## TASK GOAL
For the word "scaled", find each line in the entries where it occurs and copy that line.

## Stored data entries
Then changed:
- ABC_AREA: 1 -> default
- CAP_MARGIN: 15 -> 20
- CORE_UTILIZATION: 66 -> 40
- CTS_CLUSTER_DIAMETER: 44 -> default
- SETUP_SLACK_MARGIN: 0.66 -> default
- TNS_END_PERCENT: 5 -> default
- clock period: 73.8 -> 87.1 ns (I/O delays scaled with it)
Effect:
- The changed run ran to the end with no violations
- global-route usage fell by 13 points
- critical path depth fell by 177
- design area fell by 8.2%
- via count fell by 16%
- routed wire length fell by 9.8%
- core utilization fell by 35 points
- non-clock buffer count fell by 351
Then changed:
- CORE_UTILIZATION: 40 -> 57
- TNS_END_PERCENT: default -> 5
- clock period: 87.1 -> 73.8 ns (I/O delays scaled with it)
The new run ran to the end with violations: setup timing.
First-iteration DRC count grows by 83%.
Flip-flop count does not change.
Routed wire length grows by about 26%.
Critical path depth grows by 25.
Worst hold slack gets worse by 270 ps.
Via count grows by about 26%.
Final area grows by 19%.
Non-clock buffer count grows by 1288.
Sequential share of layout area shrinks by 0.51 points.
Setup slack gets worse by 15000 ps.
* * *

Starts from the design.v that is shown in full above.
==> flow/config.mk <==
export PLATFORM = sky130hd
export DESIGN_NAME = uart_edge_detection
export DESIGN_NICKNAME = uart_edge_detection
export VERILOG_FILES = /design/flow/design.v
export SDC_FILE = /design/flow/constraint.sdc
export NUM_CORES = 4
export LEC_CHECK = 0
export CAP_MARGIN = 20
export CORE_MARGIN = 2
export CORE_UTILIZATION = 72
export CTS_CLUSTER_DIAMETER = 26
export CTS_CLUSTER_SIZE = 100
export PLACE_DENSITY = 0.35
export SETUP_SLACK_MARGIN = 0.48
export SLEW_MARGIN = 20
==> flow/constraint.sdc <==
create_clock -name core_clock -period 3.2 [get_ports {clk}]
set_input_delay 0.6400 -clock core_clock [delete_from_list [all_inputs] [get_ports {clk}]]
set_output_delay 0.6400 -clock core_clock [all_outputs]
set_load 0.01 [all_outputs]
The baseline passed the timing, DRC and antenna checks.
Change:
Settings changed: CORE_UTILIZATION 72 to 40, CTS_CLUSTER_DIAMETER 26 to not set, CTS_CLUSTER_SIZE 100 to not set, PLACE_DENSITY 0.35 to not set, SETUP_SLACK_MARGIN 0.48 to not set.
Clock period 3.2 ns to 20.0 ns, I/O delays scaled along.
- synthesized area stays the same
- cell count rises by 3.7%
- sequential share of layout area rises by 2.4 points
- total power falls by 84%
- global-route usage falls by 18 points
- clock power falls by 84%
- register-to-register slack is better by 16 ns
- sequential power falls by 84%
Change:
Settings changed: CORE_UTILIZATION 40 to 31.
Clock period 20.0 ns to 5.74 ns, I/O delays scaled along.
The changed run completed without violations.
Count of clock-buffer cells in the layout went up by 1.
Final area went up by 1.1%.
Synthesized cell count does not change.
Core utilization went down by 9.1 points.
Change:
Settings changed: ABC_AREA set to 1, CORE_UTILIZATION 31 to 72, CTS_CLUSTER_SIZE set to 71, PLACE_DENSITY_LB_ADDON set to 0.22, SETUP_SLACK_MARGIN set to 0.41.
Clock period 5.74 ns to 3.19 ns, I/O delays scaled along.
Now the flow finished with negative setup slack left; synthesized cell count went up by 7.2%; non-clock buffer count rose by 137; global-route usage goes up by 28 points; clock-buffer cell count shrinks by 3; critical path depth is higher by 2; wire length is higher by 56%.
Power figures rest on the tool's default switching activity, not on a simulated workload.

## YOUR SOLUTION
- clock period: 73.8 -> 87.1 ns (I/O delays scaled with it)
- clock period: 87.1 -> 73.8 ns (I/O delays scaled with it)
Clock period 3.2 ns to 20.0 ns, I/O delays scaled along.
Clock period 20.0 ns to 5.74 ns, I/O delays scaled along.
Clock period 5.74 ns to 3.19 ns, I/O delays scaled along.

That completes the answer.